Using the listing below, print exactly everything from the line with "worst max-delay path: 3" down to the line with "Power figures use", both included, and nothing more.

◆ **Provided material**:
******************************
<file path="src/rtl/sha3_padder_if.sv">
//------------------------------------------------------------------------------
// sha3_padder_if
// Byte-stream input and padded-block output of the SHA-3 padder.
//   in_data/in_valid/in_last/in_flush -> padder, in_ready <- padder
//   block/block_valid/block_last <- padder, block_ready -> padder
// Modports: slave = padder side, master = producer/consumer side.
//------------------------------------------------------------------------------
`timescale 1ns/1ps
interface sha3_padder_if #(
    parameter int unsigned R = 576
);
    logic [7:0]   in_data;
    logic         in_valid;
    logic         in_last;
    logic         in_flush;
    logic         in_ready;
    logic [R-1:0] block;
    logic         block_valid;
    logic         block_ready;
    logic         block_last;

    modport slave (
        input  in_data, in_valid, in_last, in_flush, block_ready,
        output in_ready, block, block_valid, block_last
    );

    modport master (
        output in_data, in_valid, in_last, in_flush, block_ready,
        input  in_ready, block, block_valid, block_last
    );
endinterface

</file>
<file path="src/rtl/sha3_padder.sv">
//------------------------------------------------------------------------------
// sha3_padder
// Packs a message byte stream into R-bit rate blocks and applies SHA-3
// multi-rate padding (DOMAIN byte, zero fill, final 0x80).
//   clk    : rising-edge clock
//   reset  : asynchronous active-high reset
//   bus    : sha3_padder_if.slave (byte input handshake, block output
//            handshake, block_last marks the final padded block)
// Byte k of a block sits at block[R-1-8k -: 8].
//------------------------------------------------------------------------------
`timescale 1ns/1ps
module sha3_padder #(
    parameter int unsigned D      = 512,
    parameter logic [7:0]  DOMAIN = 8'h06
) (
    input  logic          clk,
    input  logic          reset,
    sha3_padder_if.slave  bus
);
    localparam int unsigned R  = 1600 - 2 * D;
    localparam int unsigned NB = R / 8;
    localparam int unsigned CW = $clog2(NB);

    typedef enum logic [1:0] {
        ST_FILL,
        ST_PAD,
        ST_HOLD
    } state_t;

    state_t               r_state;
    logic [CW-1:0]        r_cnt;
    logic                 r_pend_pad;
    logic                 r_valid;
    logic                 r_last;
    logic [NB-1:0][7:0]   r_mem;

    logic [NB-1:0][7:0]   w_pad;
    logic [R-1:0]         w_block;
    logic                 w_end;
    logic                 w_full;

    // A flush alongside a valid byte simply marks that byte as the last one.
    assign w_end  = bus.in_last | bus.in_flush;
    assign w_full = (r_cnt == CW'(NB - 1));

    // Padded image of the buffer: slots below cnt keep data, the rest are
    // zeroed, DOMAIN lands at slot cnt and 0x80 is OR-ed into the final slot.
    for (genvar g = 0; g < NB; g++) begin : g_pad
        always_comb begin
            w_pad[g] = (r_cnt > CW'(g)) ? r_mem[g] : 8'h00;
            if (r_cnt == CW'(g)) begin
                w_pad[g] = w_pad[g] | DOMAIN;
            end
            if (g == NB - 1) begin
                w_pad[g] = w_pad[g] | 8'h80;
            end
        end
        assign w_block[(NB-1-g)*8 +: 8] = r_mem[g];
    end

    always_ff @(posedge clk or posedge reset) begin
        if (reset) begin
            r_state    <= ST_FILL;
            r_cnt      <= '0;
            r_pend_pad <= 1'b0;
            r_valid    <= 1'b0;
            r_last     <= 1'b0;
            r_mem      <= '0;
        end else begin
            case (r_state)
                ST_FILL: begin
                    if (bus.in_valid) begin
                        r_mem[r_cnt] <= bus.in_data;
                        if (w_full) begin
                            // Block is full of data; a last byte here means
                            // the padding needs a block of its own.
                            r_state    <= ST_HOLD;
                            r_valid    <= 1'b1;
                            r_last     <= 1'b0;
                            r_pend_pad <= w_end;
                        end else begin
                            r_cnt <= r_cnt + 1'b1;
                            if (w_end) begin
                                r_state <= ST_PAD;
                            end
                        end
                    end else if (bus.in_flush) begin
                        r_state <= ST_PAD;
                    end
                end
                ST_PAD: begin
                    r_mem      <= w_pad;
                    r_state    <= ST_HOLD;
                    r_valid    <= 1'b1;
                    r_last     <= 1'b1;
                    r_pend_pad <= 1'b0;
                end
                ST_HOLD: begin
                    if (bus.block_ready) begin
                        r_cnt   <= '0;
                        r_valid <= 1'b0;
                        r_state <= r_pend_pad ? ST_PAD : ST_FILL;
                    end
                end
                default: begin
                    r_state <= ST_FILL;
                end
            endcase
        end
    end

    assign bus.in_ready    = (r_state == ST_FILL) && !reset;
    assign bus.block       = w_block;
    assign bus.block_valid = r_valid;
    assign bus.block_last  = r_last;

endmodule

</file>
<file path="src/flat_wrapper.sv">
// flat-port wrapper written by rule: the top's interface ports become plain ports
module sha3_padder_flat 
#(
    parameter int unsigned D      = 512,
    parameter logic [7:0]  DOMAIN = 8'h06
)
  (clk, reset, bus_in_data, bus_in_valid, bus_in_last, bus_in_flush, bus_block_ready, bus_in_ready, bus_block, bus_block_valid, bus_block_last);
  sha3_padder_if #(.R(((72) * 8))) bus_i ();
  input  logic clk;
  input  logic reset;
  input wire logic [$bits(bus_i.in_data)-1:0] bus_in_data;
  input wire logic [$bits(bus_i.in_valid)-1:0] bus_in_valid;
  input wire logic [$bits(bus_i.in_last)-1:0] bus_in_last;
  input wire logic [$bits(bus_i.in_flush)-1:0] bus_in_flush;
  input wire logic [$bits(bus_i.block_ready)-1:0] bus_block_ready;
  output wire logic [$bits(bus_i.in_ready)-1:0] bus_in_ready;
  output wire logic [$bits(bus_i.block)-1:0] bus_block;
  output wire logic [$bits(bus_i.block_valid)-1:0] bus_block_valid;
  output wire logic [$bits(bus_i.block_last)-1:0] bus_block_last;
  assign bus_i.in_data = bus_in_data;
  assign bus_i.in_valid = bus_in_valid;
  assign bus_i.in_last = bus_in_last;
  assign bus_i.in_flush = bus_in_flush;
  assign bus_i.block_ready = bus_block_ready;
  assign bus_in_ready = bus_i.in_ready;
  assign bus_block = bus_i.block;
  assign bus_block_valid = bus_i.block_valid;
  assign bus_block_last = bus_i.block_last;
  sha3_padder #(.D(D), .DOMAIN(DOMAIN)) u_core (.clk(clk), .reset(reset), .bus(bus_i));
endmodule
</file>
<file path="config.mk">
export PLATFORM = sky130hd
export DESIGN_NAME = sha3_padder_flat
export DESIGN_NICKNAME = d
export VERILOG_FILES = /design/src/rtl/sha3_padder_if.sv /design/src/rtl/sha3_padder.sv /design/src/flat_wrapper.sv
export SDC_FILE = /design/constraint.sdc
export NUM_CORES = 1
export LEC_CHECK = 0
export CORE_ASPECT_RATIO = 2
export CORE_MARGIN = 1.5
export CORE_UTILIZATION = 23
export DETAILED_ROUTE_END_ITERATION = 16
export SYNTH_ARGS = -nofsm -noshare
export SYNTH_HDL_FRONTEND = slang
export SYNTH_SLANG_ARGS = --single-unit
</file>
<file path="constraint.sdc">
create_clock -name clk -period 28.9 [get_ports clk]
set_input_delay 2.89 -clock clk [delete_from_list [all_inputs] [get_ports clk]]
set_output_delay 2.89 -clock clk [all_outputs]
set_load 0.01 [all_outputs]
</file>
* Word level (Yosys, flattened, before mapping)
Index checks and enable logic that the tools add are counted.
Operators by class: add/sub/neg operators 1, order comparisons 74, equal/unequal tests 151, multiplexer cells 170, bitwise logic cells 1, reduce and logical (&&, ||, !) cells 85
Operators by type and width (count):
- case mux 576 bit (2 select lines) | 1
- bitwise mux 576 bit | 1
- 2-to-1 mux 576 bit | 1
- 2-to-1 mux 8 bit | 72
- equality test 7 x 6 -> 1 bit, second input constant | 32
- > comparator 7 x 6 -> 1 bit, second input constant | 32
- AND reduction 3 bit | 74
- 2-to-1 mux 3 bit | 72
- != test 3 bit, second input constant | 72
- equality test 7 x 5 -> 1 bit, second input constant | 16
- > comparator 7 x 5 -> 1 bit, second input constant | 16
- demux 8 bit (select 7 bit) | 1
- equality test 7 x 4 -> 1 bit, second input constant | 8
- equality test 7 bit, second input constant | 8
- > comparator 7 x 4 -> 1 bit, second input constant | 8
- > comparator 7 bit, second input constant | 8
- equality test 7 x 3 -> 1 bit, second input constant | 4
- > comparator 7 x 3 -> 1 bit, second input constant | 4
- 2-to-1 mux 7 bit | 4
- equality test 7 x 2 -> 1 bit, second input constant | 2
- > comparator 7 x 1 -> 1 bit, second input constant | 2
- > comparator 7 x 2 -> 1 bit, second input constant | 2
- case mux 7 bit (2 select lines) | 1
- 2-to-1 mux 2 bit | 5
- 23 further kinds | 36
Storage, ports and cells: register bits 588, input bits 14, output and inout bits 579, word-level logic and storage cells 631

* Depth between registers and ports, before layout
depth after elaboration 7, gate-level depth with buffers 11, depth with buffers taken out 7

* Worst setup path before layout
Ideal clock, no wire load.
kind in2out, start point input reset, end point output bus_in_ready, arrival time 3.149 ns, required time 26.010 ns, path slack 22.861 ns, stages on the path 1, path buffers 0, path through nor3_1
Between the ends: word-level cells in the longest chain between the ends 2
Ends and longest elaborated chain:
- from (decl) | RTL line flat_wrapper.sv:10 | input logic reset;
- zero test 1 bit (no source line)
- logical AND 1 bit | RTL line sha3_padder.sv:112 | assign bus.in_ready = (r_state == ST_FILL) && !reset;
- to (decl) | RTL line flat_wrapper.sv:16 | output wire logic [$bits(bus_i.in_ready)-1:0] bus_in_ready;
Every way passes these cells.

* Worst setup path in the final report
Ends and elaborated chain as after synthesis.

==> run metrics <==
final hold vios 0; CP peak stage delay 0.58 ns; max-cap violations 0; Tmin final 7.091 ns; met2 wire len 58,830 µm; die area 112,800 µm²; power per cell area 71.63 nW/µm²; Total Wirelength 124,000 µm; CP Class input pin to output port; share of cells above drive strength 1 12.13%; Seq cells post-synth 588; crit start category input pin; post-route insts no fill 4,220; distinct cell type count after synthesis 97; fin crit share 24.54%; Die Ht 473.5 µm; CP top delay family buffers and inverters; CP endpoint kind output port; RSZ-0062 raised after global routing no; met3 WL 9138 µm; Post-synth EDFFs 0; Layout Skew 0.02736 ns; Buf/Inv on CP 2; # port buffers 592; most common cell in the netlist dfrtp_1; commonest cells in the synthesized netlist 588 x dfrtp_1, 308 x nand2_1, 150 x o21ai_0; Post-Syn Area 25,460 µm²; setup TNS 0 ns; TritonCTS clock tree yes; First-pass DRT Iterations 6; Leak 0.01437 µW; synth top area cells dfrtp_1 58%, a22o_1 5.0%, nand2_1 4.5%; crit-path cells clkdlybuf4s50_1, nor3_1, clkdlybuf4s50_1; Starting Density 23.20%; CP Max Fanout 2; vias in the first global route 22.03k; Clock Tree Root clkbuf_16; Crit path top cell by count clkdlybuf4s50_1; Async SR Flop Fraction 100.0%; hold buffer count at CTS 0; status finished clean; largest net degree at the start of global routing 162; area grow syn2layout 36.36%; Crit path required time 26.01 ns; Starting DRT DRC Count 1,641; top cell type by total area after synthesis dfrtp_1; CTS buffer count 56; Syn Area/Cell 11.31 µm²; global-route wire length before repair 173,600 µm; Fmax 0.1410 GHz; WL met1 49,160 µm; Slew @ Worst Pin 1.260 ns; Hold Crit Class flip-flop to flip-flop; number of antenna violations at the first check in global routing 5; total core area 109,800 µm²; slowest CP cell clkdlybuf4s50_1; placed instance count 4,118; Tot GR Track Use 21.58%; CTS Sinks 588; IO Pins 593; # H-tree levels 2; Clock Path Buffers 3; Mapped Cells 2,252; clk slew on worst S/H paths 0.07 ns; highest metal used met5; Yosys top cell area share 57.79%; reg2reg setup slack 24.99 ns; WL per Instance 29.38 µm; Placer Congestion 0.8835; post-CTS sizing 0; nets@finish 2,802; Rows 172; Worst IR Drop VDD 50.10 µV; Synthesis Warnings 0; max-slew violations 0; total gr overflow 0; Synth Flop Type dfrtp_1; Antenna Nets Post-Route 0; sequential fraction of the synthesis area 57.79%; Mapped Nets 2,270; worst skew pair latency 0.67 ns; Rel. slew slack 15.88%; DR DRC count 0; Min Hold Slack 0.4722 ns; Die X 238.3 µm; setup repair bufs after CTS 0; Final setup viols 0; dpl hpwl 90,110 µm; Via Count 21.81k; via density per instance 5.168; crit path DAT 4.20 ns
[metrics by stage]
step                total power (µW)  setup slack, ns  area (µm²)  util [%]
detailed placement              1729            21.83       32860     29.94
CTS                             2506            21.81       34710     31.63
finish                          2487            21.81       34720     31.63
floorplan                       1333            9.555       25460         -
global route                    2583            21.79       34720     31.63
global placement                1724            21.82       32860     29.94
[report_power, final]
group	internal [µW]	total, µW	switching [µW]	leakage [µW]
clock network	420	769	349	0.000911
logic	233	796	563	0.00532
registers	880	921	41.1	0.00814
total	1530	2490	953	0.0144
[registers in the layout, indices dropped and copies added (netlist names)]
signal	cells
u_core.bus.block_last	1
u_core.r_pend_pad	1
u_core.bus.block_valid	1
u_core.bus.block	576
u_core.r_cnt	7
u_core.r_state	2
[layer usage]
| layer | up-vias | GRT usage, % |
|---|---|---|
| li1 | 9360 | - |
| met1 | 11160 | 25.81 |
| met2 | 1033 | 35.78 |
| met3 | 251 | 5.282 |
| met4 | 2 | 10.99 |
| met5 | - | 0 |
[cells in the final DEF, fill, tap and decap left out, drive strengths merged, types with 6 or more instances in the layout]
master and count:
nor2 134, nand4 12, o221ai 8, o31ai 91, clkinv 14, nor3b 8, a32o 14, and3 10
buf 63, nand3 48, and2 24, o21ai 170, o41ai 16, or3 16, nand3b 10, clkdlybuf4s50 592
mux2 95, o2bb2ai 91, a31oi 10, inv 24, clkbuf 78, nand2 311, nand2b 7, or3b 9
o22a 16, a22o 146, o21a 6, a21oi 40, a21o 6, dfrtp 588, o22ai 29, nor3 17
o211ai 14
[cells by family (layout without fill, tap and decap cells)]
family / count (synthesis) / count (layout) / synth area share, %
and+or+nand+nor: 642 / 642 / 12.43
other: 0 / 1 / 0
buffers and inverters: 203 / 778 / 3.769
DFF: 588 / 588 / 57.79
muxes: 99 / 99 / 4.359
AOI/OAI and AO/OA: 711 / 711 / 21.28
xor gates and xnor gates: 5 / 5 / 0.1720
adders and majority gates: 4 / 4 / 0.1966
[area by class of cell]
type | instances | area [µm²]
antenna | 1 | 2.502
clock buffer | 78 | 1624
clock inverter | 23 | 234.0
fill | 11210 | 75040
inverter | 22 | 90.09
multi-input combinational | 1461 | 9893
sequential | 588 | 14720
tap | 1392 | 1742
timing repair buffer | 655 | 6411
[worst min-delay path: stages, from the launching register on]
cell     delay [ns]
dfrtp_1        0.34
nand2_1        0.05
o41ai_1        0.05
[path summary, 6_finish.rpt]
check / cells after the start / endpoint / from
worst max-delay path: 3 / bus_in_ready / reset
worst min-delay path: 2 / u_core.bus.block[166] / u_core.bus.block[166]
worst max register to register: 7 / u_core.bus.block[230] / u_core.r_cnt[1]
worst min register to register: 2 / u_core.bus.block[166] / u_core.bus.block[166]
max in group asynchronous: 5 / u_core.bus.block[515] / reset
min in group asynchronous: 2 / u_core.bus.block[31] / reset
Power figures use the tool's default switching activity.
******************************
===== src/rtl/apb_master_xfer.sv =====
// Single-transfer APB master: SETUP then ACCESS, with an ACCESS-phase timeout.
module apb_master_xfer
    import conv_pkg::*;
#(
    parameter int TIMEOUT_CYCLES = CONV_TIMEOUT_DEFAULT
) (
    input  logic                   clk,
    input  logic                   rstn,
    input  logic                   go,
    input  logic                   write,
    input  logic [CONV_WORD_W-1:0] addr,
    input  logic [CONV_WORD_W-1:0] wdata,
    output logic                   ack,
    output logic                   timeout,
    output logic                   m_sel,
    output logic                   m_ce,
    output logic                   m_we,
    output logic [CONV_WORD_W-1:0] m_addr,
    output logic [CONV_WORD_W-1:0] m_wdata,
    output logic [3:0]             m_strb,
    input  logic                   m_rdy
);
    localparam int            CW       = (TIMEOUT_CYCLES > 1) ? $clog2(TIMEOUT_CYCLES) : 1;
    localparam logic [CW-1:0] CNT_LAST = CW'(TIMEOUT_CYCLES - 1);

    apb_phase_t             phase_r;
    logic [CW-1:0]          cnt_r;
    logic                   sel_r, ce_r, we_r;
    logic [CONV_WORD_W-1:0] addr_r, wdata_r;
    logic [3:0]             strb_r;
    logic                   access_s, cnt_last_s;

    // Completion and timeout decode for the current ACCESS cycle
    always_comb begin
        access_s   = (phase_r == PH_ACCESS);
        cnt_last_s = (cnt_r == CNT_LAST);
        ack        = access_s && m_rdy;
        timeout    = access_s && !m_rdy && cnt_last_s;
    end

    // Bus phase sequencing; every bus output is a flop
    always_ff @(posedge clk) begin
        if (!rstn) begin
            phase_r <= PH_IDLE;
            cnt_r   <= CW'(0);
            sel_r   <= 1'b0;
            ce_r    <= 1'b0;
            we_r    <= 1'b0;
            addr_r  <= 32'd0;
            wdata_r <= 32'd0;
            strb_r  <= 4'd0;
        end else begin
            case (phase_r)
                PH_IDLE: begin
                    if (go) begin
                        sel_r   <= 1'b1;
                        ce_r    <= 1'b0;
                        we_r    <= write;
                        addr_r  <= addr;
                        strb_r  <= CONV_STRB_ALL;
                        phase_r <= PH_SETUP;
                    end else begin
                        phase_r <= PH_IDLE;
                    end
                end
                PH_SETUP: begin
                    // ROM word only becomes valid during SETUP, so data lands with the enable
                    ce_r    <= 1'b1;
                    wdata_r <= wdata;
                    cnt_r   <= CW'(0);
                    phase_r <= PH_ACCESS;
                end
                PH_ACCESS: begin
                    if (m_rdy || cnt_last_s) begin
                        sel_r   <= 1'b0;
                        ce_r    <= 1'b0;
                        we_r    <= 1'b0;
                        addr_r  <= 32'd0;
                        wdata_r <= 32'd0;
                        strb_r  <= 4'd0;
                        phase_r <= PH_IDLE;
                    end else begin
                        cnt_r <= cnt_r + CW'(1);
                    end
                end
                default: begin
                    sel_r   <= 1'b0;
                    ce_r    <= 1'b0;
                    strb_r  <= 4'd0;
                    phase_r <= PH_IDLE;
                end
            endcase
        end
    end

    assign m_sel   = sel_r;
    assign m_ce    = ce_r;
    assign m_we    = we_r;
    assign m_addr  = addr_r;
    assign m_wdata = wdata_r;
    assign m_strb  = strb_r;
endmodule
******************************
◆ **Reply**:
worst max-delay path: 3 / bus_in_ready / reset
worst min-delay path: 2 / u_core.bus.block[166] / u_core.bus.block[166]
worst max register to register: 7 / u_core.bus.block[230] / u_core.r_cnt[1]
worst min register to register: 2 / u_core.bus.block[166] / u_core.bus.block[166]
max in group asynchronous: 5 / u_core.bus.block[515] / reset
min in group asynchronous: 2 / u_core.bus.block[31] / reset
Power figures use the tool's default switching activity.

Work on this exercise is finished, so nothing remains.